Breezy allows a user to control the execution of a pC++ program and to view the parallel program collection data during the execution, the essential functions of a parallel debugger. The execution is controlled by manipulating program breakpoints. At these breakpoints, the program data can be displayed in a text window or visualized by a compatible visualization tool. The architecture of breezy is shown in Figure 3.
There are two principal issues to address in the breezy design: breakpoint implementation and program state access. In general, supporting breakpoints for debugging parallel programs is difficult because consistent global program states are difficult to reconstruct from parallel execution. pC++'s data-parallel SPMD-style of computation reduces the complexity of the problem by restricting the possible execution behaviors to single-level fork-join type. In addition, we constrain breakpoints to occur only within barriers. It may seem restrictive to allow access only at barriers, but a pC++ computation usually involves many barriers, and this restriction is not too severe for our purposes of viewing parallel program states.

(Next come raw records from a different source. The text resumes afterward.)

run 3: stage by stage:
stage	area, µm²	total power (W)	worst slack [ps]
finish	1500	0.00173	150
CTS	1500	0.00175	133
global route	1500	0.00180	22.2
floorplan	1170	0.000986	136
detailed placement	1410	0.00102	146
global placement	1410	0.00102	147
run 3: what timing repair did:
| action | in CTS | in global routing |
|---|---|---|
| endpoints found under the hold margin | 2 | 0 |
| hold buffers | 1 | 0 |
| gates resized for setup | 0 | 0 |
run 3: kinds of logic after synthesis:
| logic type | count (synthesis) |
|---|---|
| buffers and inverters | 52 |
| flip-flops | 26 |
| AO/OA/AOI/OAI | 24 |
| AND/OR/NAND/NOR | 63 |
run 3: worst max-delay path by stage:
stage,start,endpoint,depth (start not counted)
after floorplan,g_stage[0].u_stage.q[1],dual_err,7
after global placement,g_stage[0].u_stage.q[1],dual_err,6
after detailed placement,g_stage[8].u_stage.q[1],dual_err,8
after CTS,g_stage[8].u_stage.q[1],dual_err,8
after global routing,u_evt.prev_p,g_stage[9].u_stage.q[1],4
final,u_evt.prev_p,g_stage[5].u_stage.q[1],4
**src/rtl/sdr_seq_pkg.sv**
```systemverilog
package sdr_seq_pkg;

   typedef enum logic [3:0] {
      CMD_MRS = 4'b0000,
      CMD_REF = 4'b0001,
      CMD_PRE = 4'b0010,
      CMD_NOP = 4'b0111
   } sdr_cmd_e;

   typedef enum logic [3:0] {
      ST_IDLE,
      ST_PRE,
      ST_WRP,
      ST_REF,
      ST_WRC,
      ST_MRS,
      ST_WMRD,
      ST_SRE,
      ST_SRH,
      ST_SRC,
      ST_SRX
   } seq_state_e;

   typedef struct packed {
      logic       order;
      logic       keep;
      logic [1:0] col;
      logic [1:0] row;
   } seq_cfg_t;

   localparam seq_cfg_t CFG_COLD = '{order: 1'b0, keep: 1'b1, col: 2'd0, row: 2'd0};

   function automatic logic [3:0] geo_bits(input logic [1:0] code, input logic [3:0] base);
      logic [1:0] sel;
      sel = (code == 2'd3) ? 2'd2 : code;
      return base + {2'b00, sel};
   endfunction

endpackage

```
**src/rtl/sdr_seq_cfg.sv**
```systemverilog
module sdr_seq_cfg
   import sdr_seq_pkg::*;
(
   input  logic     clk,
   input  logic     cold_rst_n,
   input  logic     warm_rst,
   input  logic     wr_en,
   input  logic     wr_start,
   input  seq_cfg_t wr_cfg,
   input  logic     seq_done,
   output seq_cfg_t cfg,
   output logic     start_q
);

   // Configuration survives the warm reset; only the start bit is cleared by it.
   always_ff @(posedge clk or negedge cold_rst_n) begin
      if (!cold_rst_n) begin
         cfg     <= CFG_COLD;
         start_q <= 1'b0;
      end else if (warm_rst) begin
         start_q <= 1'b0;
      end else if (seq_done) begin
         start_q <= 1'b0;
      end else if (wr_en && !start_q) begin
         cfg     <= wr_cfg;
         start_q <= wr_start;
      end
   end

endmodule

```
**src/rtl/sdr_seq_timer.sv**
```systemverilog
module sdr_seq_timer #(
   parameter int CNT_W = 4
) (
   input  logic             clk,
   input  logic             rst_n,
   input  logic             clr,
   input  logic             load,
   input  logic [CNT_W-1:0] load_val,
   output logic             zero
);

   logic [CNT_W-1:0] cnt;

   always_ff @(posedge clk or negedge rst_n) begin
      if (!rst_n)          cnt <= '0;
      else if (clr)        cnt <= '0;
      else if (load)       cnt <= load_val;
      else if (cnt != '0)  cnt <= cnt - 1'b1;
   end

   assign zero = (cnt == '0);

endmodule

```
**src/rtl/sdr_seq_fsm.sv**
```systemverilog
module sdr_seq_fsm
   import sdr_seq_pkg::*;
#(
   parameter int REF_CNT = 8,
   parameter int T_RP    = 2,
   parameter int T_RC    = 6,
   parameter int T_MRD   = 2,
   parameter int T_XSR   = 8,
   parameter int CNT_W   = 4
) (
   input  logic             clk,
   input  logic             cold_rst_n,
   input  logic             warm_rst,
   input  logic             start,
   input  logic             order,
   input  logic             sr_req,
   input  logic             tmr_zero,
   output logic             tmr_load,
   output logic [CNT_W-1:0] tmr_val,
   output seq_state_e       state,
   output logic             done,
   output logic             init_done
);

   localparam int RW = (REF_CNT > 1) ? $clog2(REF_CNT) : 1;

   seq_state_e nxt;
   logic [RW-1:0] ref_left;

   always_comb begin
      nxt      = state;
      tmr_load = 1'b0;
      tmr_val  = '0;
      done     = 1'b0;
      unique case (state)
         ST_IDLE: begin
            if (start)                    nxt = ST_PRE;
            else if (sr_req && init_done) nxt = ST_SRE;
         end
         ST_PRE: begin
            nxt      = ST_WRP;
            tmr_load = 1'b1;
            tmr_val  = CNT_W'(T_RP - 1);
         end
         ST_WRP: if (tmr_zero) nxt = order ? ST_MRS : ST_REF;
         ST_REF: begin
            nxt      = ST_WRC;
            tmr_load = 1'b1;
            tmr_val  = CNT_W'(T_RC - 1);
         end
         ST_WRC: begin
            if (tmr_zero) begin
               if (ref_left != '0) nxt = ST_REF;
               else if (order) begin
                  nxt  = ST_IDLE;
                  done = 1'b1;
               end else nxt = ST_MRS;
            end
         end
         ST_MRS: begin
            nxt      = ST_WMRD;
            tmr_load = 1'b1;
            tmr_val  = CNT_W'(T_MRD - 1);
         end
         ST_WMRD: begin
            if (tmr_zero) begin
               if (order) nxt = ST_REF;
               else begin
                  nxt  = ST_IDLE;
                  done = 1'b1;
               end
            end
         end
         ST_SRE: nxt = ST_SRH;
         ST_SRH: if (!sr_req) nxt = ST_SRC;
         ST_SRC: begin
            nxt      = ST_SRX;
            tmr_load = 1'b1;
            tmr_val  = CNT_W'(T_XSR - 1);
         end
         ST_SRX: if (tmr_zero) nxt = ST_IDLE;
         default: nxt = ST_IDLE;
      endcase
   end

   always_ff @(posedge clk or negedge cold_rst_n) begin
      if (!cold_rst_n) begin
         state     <= ST_IDLE;
         ref_left  <= '0;
         init_done <= 1'b0;
      end else if (warm_rst) begin
         state     <= ST_IDLE;
         ref_left  <= '0;
         init_done <= 1'b0;
      end else begin
         state <= nxt;
         if (state == ST_PRE)
            ref_left <= RW'(REF_CNT - 1);
         else if (state == ST_WRC && tmr_zero && ref_left != '0)
            ref_left <= ref_left - 1'b1;
         if (done) init_done <= 1'b1;
      end
   end

endmodule

```
**src/rtl/sdr_init_seq.sv**
```systemverilog
module sdr_init_seq
   import sdr_seq_pkg::*;
#(
   parameter int                ADDR_W     = 13,
   parameter int                REF_CNT    = 8,
   parameter int                T_RP       = 2,
   parameter int                T_RC       = 6,
   parameter int                T_MRD      = 2,
   parameter int                T_XSR      = 8,
   parameter logic [ADDR_W-1:0] MODE_VALUE = ADDR_W'(13'h0032)
) (
   input  logic              clk,
   input  logic              cold_rst_n,
   input  logic              warm_rst,
   input  logic              cfg_we,
   input  logic              cfg_start,
   input  logic              cfg_order_i,
   input  logic              cfg_keep_i,
   input  logic [1:0]        cfg_col_i,
   input  logic [1:0]        cfg_row_i,
   output logic              cfg_order_o,
   output logic              cfg_keep_o,
   output logic [1:0]        cfg_col_o,
   output logic [1:0]        cfg_row_o,
   input  logic              sr_req,
   input  logic              bus_rel,
   output logic              sd_cs_n,
   output logic              sd_ras_n,
   output logic              sd_cas_n,
   output logic              sd_we_n,
   output logic              sd_cke,
   output logic [ADDR_W-1:0] sd_addr,
   output logic              sd_clk_en,
   output logic              sd_clk_oe,
   output logic              busy,
   output logic              ready,
   output logic [3:0]        col_bits,
   output logic [3:0]        row_bits
);

   localparam int T_MAX1 = (T_RP > T_RC) ? T_RP : T_RC;
   localparam int T_MAX2 = (T_MRD > T_XSR) ? T_MRD : T_XSR;
   localparam int T_MAX  = (T_MAX1 > T_MAX2) ? T_MAX1 : T_MAX2;
   localparam int CNT_W  = $clog2(T_MAX + 1);
   localparam int A10    = 10;

   generate
      if (ADDR_W < 13) begin : g_bad_addr
         $error("sdr_init_seq: ADDR_W must cover 13 row address bits");
      end
      if (REF_CNT < 1 || T_RP < 1 || T_RC < 1 || T_MRD < 1 || T_XSR < 1) begin : g_bad_time
         $error("sdr_init_seq: counts and waits must be at least 1");
      end
   endgenerate

   seq_cfg_t         cfg, wr_cfg;
   logic             start_q, done, init_done;
   logic             tmr_load, tmr_zero, tmr_clr;
   logic [CNT_W-1:0] tmr_val;
   seq_state_e       state;
   sdr_cmd_e         cmd;
   logic             is_pre, is_mrs;

   assign wr_cfg = '{order: cfg_order_i, keep: cfg_keep_i, col: cfg_col_i, row: cfg_row_i};
   assign tmr_clr = warm_rst;

   sdr_seq_cfg u_cfg (
      .clk        (clk),
      .cold_rst_n (cold_rst_n),
      .warm_rst   (warm_rst),
      .wr_en      (cfg_we),
      .wr_start   (cfg_start),
      .wr_cfg     (wr_cfg),
      .seq_done   (done),
      .cfg        (cfg),
      .start_q    (start_q)
   );

   sdr_seq_timer #(.CNT_W(CNT_W)) u_tmr (
      .clk      (clk),
      .rst_n    (cold_rst_n),
      .clr      (tmr_clr),
      .load     (tmr_load),
      .load_val (tmr_val),
      .zero     (tmr_zero)
   );

   sdr_seq_fsm #(
      .REF_CNT (REF_CNT),
      .T_RP    (T_RP),
      .T_RC    (T_RC),
      .T_MRD   (T_MRD),
      .T_XSR   (T_XSR),
      .CNT_W   (CNT_W)
   ) u_fsm (
      .clk        (clk),
      .cold_rst_n (cold_rst_n),
      .warm_rst   (warm_rst),
      .start      (start_q),
      .order      (cfg.order),
      .sr_req     (sr_req),
      .tmr_zero   (tmr_zero),
      .tmr_load   (tmr_load),
      .tmr_val    (tmr_val),
      .state      (state),
      .done       (done),
      .init_done  (init_done)
   );

   always_comb begin
      unique case (state)
         ST_PRE:         cmd = CMD_PRE;
         ST_REF, ST_SRE: cmd = CMD_REF;
         ST_MRS:         cmd = CMD_MRS;
         default:        cmd = CMD_NOP;
      endcase
   end

   assign {sd_cs_n, sd_ras_n, sd_cas_n, sd_we_n} = cmd;
   assign is_pre = (state == ST_PRE);
   assign is_mrs = (state == ST_MRS);

   generate
      for (genvar i = 0; i < ADDR_W; i++) begin : g_addr
         if (i == A10) begin : g_ap
            assign sd_addr[i] = is_pre | (is_mrs & MODE_VALUE[i]);
         end else begin : g_plain
            assign sd_addr[i] = is_mrs & MODE_VALUE[i];
         end
      end
   endgenerate

   assign sd_cke    = !(state == ST_SRE || state == ST_SRH || state == ST_SRC);
   assign sd_clk_en = !(state == ST_SRH && !cfg.keep);
   assign sd_clk_oe = cfg.keep | !bus_rel;

   assign busy  = start_q;
   assign ready = init_done && (state == ST_IDLE) && !start_q;

   assign cfg_order_o = cfg.order;
   assign cfg_keep_o  = cfg.keep;
   assign cfg_col_o   = cfg.col;
   assign cfg_row_o   = cfg.row;
   assign col_bits    = geo_bits(cfg.col, 4'd8);
   assign row_bits    = geo_bits(cfg.row, 4'd11);

endmodule

```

At each breakpoint, all machine nodes enter a barrier except for a master node, the breakpoint executive. This node establishes an interface between the breezy user interface agent and the distributed collection data (see Figure 3). The other nodes act as slaves to the breakpoint executive while waiting in this barrier. The user can enter high-level requests for collection data to the interface agent, which forwards them to the breakpoint executive node. This node collects the appropriate data from all other nodes and returns it to the interface agent. When the user specifies to continue to the next breakpoint, the breakpoint executive node finally joins all others in the barrier, consequently allowing all to continue until the next breakpoint.
Since pC++ runs on a range of parallel machines, each one having different symbol table and binary formats, gaining access to internal program variables in a portable way is a challenge. The approach we took was to implement breezy at the language level, utilizing data-parallel program semantics and Sage++ program transformation support. Breezy focuses on providing access to the distributed collections of a pC++ program. During program compilation (see Figure 1), breezy automatically generates access functions and methods for all the parallel data structures. Using Sage++ routines, the parallel data structures are easily located in the program and access functions (or access methods if the structure is a class) are inserted appropriately in the program code. The modified program is then linked with a special instrumented runtime system containing code to keep a record of collection instantiations. This record is subsequently used to build a collection symbol table during runtime. The runtime system also includes the modified barrier function that calls the breakpoint executive code. Note that all program modifications are at the source code level, implemented in the pC++ language itself. The obvious benefit is that this additional code is Portable to everywhere pC++ runs. The less obvious benefit is that the operations to access the parallel data are ``generated'' as a natural result of compiling the instrumented program.